» **WHAT YOU WILL DO**:
Which lines of the data below contain "against"? Please show them all.

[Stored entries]
= = =

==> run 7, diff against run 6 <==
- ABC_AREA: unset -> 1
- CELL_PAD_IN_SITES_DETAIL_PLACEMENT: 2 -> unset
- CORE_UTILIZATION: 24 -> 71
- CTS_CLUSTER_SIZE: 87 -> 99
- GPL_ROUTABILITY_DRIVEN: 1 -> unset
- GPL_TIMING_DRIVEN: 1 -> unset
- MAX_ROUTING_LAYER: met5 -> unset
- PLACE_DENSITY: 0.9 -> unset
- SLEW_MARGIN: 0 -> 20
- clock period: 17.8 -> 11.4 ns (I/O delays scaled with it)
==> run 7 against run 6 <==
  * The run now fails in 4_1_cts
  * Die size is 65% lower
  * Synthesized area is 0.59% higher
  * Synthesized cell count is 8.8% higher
$ cat flow/design.v
`timescale 10 ns / 1 ns
module alu(
	input  [32 - 1:0]  A,
	input  [32 - 1:0]  B,
	input  [              2:0]  ALUop,
	output                      Overflow,
	output                      CarryOut,
	output                      Zero,
	output [32 - 1:0]  Result
);
	wire CarryIn = (ALUop[2]==1'b1||ALUop[1:0]==2'b11);								 
	wire [32 :0] A_Extended = {A[32 - 1],A};	 
	wire [32 :0] B_Extended = {B[32 - 1],B};
	wire [32 :0] B_Convert = (ALUop[2]==1'b1||ALUop[1:0]==2'b11)? ~B_Extended : B_Extended; 
	wire [32 + 1:0] C = A_Extended+B_Convert+CarryIn;	 
	wire [32 - 1:0] Less;
	assign Result=({32{ALUop==3'b000}}&(A&B))
				|({32{ALUop==3'b001}}&(A|B))
				|({32{ALUop==3'b100}}&(A^B))
				|({32{ALUop==3'b101}}&~(A|B))
				|({32{ALUop[1:0]==2'b10}}&(C[32 - 1:0]))
				|({32{ALUop[1:0]==2'b11}}&(Less));
	assign Zero=(Result==32'b0);
	assign CarryOut=(ALUop[2]||ALUop[1:0])^C[32+1];
	assign Overflow=C[32]^C[32-1];				 
	assign Less={{(32-1){1'b0}},(ALUop[2]&&C[32])||((~ALUop[2])&&CarryOut)};
endmodule
`timescale 10 ns / 1 ns
module shifter (
	input  [32 - 1:0] A,
	input  [              4:0] B,
	input  [              1:0] Shiftop,
	output [32 - 1:0] Result
);
	localparam Left_logical     = 2'b00;
	localparam Right_logical    = 2'b10;
	localparam Right_arthimetic = 2'b11;
	wire   [2*32-1:0] extended_data = {{32{A[32-1]}},A};
	assign Result = {32{Shiftop==Left_logical}} & (A<<B) |
	                {32{Shiftop==Right_logical}} & (A>>B) |
					{32{Shiftop==Right_arthimetic}} & extended_data[{1'b0,B}+:32];
endmodule
`timescale 10 ns / 1 ns
module reg_file(
	input                       clk,
	input  [5 - 1:0]  waddr,
	input  [5 - 1:0]  raddr1,
	input  [5 - 1:0]  raddr2,
	input                       wen,
	input  [32 - 1:0]  wdata,
	output [32 - 1:0]  rdata1,
	output [32 - 1:0]  rdata2
);
	reg [32-1:0] rf [31:0];
	always @(posedge clk)
	begin
		if(wen==1'b1 && waddr!=5'b0) 
		rf [waddr]<= wdata; 
	end
	assign rdata1=(raddr1==0)?0:rf[raddr1];
	assign rdata2=(raddr2==0)?0:rf[raddr2]; 
endmodule
`timescale 10ns / 1ns
module custom_cpu(
	input         clk,
	input         rst,
	output [31:0] PC,
	output        Inst_Req_Valid,
	input         Inst_Req_Ready,
	input  [31:0] Instruction,
	input         Inst_Valid,
	output        Inst_Ready,
	output [31:0] Address,
	output        MemWrite,
	output [31:0] Write_data,
	output [ 3:0] Write_strb,
	output        MemRead,
	input         Mem_Req_Ready,
	input  [31:0] Read_data,
	input         Read_data_Valid,
	output        Read_data_Ready,
	output [31:0] cpu_perf_cnt_0,
	output [31:0] cpu_perf_cnt_1,
	output [31:0] cpu_perf_cnt_2
);
	wire [31:0] opnumber_1, opnumber_2;
	wire [ 2:0] ALUop;
	wire overflow,carryout,zero;
	wire [31:0] result_1;
	wire [31:0] shift_data;
	wire [ 4:0] shift_amount;
	wire [ 1:0] shiftop;
	wire [31:0] result_2;
	wire [ 4:0] RF_raddr1;
	wire [ 4:0] RF_raddr2;
	wire [31:0] RF_rdata1, RF_rdata2;
	wire	    RF_wen;
	wire [ 4:0] RF_waddr;
	wire [31:0]	RF_wdata;
	alu alu_u0(opnumber_1,opnumber_2,ALUop,overflow,carryout,zero,result_1); 
	shifter shifter_u0(shift_data,shift_amount,shiftop,result_2); 
	reg_file reg_file_u0(clk,RF_waddr,RF_raddr1,RF_raddr2,RF_wen,RF_wdata,RF_rdata1,RF_rdata2); 
	reg  [31:0] IR;  
	reg  [31:0] MDR;  
	reg  [31:0] PC_reg;  
	reg  [31:0] PC_next_reg;  
	reg  [31:0] ALUout;  
	wire [ 6:0] opcode      = IR[ 6: 0];
	wire [ 4:0] rd          = IR[11: 7];
	wire [ 2:0] funct3      = IR[14:12];
	wire [ 4:0] rs1         = IR[19:15];
	wire [ 4:0] rs2         = IR[24:20];
	wire [ 6:0] funct7      = IR[31:25];
	wire [11:0] I_immediate = IR[31:20];
	wire [11:0] S_immediate = {IR[31:25],IR[11:7]};
	wire [12:0] B_immediate = {IR[31],IR[7],IR[30:25],IR[11:8],1'b0};
	wire [31:0] U_immediate = {IR[31:12],12'b0};
	wire [20:0] J_immediate = {IR[31],IR[19:12],IR[20],IR[30:21],1'b0};
	wire R_type            = opcode[5] && opcode[4] && ~opcode[2];
	wire I_type            = ~opcode[5] && opcode[4] && ~opcode[2];
	wire R_calculate       = R_type && ~R_shift && ~multiply;
	wire R_shift           = R_type && (funct3[1:0]==2'b01);
	wire multiply          = R_type && (funct7[0]);
	wire I_calculate       = I_type && ~I_shift;
	wire I_shift           = I_type && (funct3[1:0]==2'b01);
	wire calculate         = R_calculate || I_calculate;
	wire shift             = R_shift || I_shift;
	wire jump              = opcode[6] && opcode[2];
	wire branch            = opcode[6] && ~opcode[2];
	wire load              = ~opcode[5] && ~opcode[4];
	wire store             = ~opcode[6] && opcode[5] && ~opcode[4];
	wire load_imm          = ~opcode[6] && opcode[2];
	wire jal               = jump && opcode[3];
	wire jalr              = jump && ~opcode[3];
	wire [2:0] ALUsrc_state = {(current_state[3:1]==3'b000), current_state[3],current_state[2]||current_state[1]};  
	wire [1:0] ALUsrcA      = {jalr,load_imm};
	wire [2:0] ALUsrcB1     = {branch,jal,jalr};
	wire [3:0] ALUsrcB2     = {load_imm,branch || R_calculate || multiply,load || I_calculate,store};
	localparam INIT      = 9'b000000001,  
			   IF        = 9'b000000010,  
			   IW        = 9'b000000100,  
			   ID        = 9'b000001000,  
			   EX        = 9'b000010000,  
			   STORE     = 9'b000100000,  
			   LOAD      = 9'b001000000,  
			   RDW       = 9'b010000000,  
			   WB        = 9'b100000000;  
	reg [8:0] current_state;
	reg [8:0] next_state;
	always @(posedge clk)begin
		if(rst==1'b1)
			current_state <= INIT;
		else
			current_state <= next_state;
	end
	always @(*)begin
		if(rst==1'b1)
			next_state = INIT;
		else begin
			case(current_state)
			INIT: 
				next_state = IF;  
			IF:   begin
				if(Inst_Req_Ready==1'b1)  
					next_state = IW;
				else
					next_state = IF;
			end
			IW:   begin
				if(Inst_Valid==1'b1)  
					next_state = ID;
				else
					next_state = IW;
			end
			ID:   
				next_state = EX;  
			EX:   begin
				if(branch)
					next_state = IF;
				else if(calculate||shift||jump||load_imm||multiply)
					next_state = WB;
				else if(store)
					next_state = STORE;
				else if(load)
					next_state = LOAD;
				else
					next_state = EX;
			end
			STORE:begin
				if(Mem_Req_Ready==1'b1)  
					next_state = IF;
				else
					next_state = STORE;
			end
			LOAD: begin
				if(Mem_Req_Ready==1'b1)  
					next_state = RDW;
				else
					next_state = LOAD;
			end
			RDW:  begin
				if(Read_data_Valid==1'b1)  
					next_state = WB;
				else
					next_state = RDW;
			end
			WB:
				next_state = IF;
			default:
				next_state = INIT;
			endcase
		end
	end
	always @(posedge clk)begin
		if(current_state==INIT)  
			PC_next_reg <= 32'b0;
		else if(current_state==IF || current_state==IW)  
			PC_next_reg <= ALUout;
	end
	wire [2:0] branch_type = {funct3[2:1]==2'b00,funct3[2:1]==2'b10,funct3[2:1]==2'b11};
	wire branch_condition = branch_type[2] && (funct3[0]^zero) ||
							branch_type[1] && (funct3[0]^result_1[0]) ||
							branch_type[0] && (funct3[0]^carryout);  
	always @(posedge clk)begin
		if(current_state==INIT)
			PC_reg <= 32'b0;
		else if(current_state==ID && ~jump && ~branch && ~load_imm)
			PC_reg <= PC_next_reg;
		else if(current_state==EX)begin
			if(branch && branch_condition)
				PC_reg <= ALUout;
			else if(branch && ~branch_condition)
				PC_reg <= PC_next_reg;
			else if(jump)
				PC_reg <= ALUout;
			else if(load_imm)
				PC_reg <= PC_next_reg;
		end
	end
	always @(posedge clk)begin
		if(current_state[2] && Inst_Valid)
			IR <= Instruction;
	end
	always @(posedge clk)begin
		if(current_state[7] && Read_data_Valid)
			MDR <= Read_data;
	end
	always @(posedge clk)begin
		ALUout <= result_1;
	end
	assign PC = PC_reg;
	assign RF_raddr1       = rs1;
	assign RF_raddr2       = rs2;
	wire   write_condition = calculate||shift||load||load_imm||jump||multiply;
	assign RF_wen          = (current_state == WB)&&(write_condition);
	assign RF_waddr        = rd;
	wire [31:0] calculate_wdata = {32{calculate}} & ALUout;
	wire [31:0] shift_wdata     = {32{shift}} & result_2;
	wire [63:0] full_multiply_result = RF_rdata1*RF_rdata2;
	wire [31:0] multiply_wdata  = {32{multiply}} & full_multiply_result[31:0];
	wire [31:0] jump_wdata      = {32{jump}} & PC_next_reg;
	wire [31:0] load_imm_wdata  = {32{load_imm}} & (opcode[5]? U_immediate:ALUout);
	wire [31:0] load_wdata; 
	wire [ 7:0] target_byte     = MDR[{ALUout[1:0],3'b0}+:8];
	wire [15:0] target_halfword = MDR[{ALUout[1:0],3'b0}+:16];
	wire [31:0] zeroextended_target_byte = {{24{1'b0}},target_byte};
	wire [31:0] zeroextended_target_halfword = {{16{1'b0}},target_halfword};
	wire [31:0] signextended_target_byte = {{24{target_byte[7]}},target_byte};
	wire [31:0] signextended_target_halfword = {{16{target_halfword[15]}},target_halfword};
	assign load_wdata           = {32{load}} &
								  {{32{(funct3==3'b000)}} & signextended_target_byte |
	                               {32{(funct3==3'b001)}} & signextended_target_halfword |
								   {32{(funct3==3'b010)}} & MDR |
								   {32{(funct3==3'b100)}} & zeroextended_target_byte |
								   {32{(funct3==3'b101)}} & zeroextended_target_halfword};
	assign RF_wdata             = load_wdata | calculate_wdata | shift_wdata | multiply_wdata |jump_wdata | load_imm_wdata;
	assign opnumber_1               = {32{ALUsrc_state[0]}} & PC_reg |
									  {32{ALUsrc_state[1]}} & (ALUsrcA[1]? RF_rdata1:PC_reg) |
									  {32{ALUsrc_state[2]}} & (ALUsrcA[0]? PC_reg:RF_rdata1);
	wire [31:0] signextended_Iimm   = {{20{I_immediate[11]}},I_immediate};
	wire [31:0] signextended_Jimm   = {{11{J_immediate[20]}},J_immediate};
	wire [31:0] signextended_Bimm   = {{19{B_immediate[12]}},B_immediate};
	wire [31:0] signextended_Simm   = {{20{S_immediate[11]}},S_immediate};
	assign opnumber_2               = {32{ALUsrc_state[0]}} & 32'b100 |
									  {32{ALUsrc_state[1]}} & {
										{32{ALUsrcB1[0]}} & signextended_Iimm |
										{32{ALUsrcB1[1]}} & signextended_Jimm |
										{32{ALUsrcB1[2]}} & signextended_Bimm } |
									  {32{ALUsrc_state[2]}} & {
										{32{ALUsrcB2[0]}} & signextended_Simm |
										{32{ALUsrcB2[1]}} & signextended_Iimm |
										{32{ALUsrcB2[2]}} & RF_rdata2 |
										{32{ALUsrcB2[3]}} & U_immediate};
	wire ADD_type              = (funct3==3'b000);
	wire AND_type              = funct3[2];
	wire SLT_type              = (funct3[2:1]==2'b01);
	wire [2:0] AND_op          = {~funct3[1],1'b0,funct3[1:0]==2'b10};
	wire [2:0] SLT_op          = {~funct3[0],2'b11};
	wire [2:0] ALUop_Rcal      = {3{R_calculate}} &
							     {{3{ADD_type}} & {funct7[5],2'b10} |
	                              {3{AND_type}} & AND_op |
							      {3{SLT_type}} & SLT_op};
	wire [2:0] ALUop_Ical      = {3{I_calculate}} &
								 {{3{ADD_type}} & {3'b010} |
								  {3{AND_type}} & AND_op |
								  {3{SLT_type}} & SLT_op};
	wire [2:0] ALUop_branch    = {3{branch}} &
								 {{3{~funct3[2]}} & 3'b110 |
								  {3{funct3[2:1]==2'b10}} & 3'b111 |
								  {3{funct3[1]}} & 3'b011};
	assign ALUop               = {3{ALUsrc_state[0] || ALUsrc_state[1]}} & {3'b010} |
								 {3{ALUsrc_state[2]}} & {
									{3{jump||load||store||load_imm}} & {3'b010} |
									ALUop_branch | ALUop_Rcal | ALUop_Ical
								 };
	assign shift_data   = shift? RF_rdata1 : RF_rdata2;
	assign shift_amount = {5{R_shift}} & RF_rdata2[4:0] |
						  {5{I_shift}} & I_immediate[4:0] |
						  {5{store}} & {ALUout[1:0],3'b000};
	assign shiftop      = {2{shift}} & {funct3[2],funct7[5]} |
						  {2{store}} & {2'b00};
	assign Inst_Req_Valid = current_state[1];
	assign Inst_Ready     = current_state[0] | current_state[2];
	assign Read_data_Ready= current_state[0] | current_state[7];
	assign MemRead        = current_state[6];
	assign MemWrite       = current_state[5];
	assign Address        = {32{current_state[1]}} & PC_reg |
						    {32{current_state[5] || current_state[6]}} & {ALUout[31:2],{2'b0}};
	assign Write_data     = result_2;
	wire [3:0] sb_strb    = {4{funct3[1:0]==2'b00}} & {ALUout[1:0]==2'b11,ALUout[1:0]==2'b10,ALUout[1:0]==2'b01,ALUout[1:0]==2'b00};
	wire [3:0] sh_strb    = {4{funct3[0]}} & {{2{ALUout[1]}},{2{~ALUout[1]}}};
	wire [3:0] sw_strb    = {4{funct3[1]}} & {4'b1111};
	assign Write_strb     = {4{store}} & (sb_strb | sh_strb | sw_strb);
	reg [31:0] cycle_cnt;
	always @(posedge clk)begin
		if(rst==1'b1)
			cycle_cnt <= 32'b0;
		else
			cycle_cnt <= cycle_cnt+32'b1;
	end
	assign cpu_perf_cnt_0 = cycle_cnt;
	reg [31:0] mem_cycle_cnt;
	always @(posedge clk)begin
		if(rst==1'b1)
			mem_cycle_cnt <= 32'b0;
		else if((current_state[6] || current_state[5]) && Mem_Req_Ready)  
			mem_cycle_cnt <= mem_cycle_cnt+32'b1;
	end
	assign cpu_perf_cnt_1 = mem_cycle_cnt;
	reg [31:0] inst_cycle_cnt;
	always @(posedge clk)begin
		if(rst==1'b1)
			inst_cycle_cnt <= 32'b0;
		else if(current_state[1] && Inst_Req_Ready)  
			inst_cycle_cnt <= inst_cycle_cnt+32'b1;
	end
	assign cpu_perf_cnt_2 = inst_cycle_cnt;
endmodule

= = =

» **OUTPUT FOR THIS TASK**:
==> run 7, diff against run 6 <==
==> run 7 against run 6 <==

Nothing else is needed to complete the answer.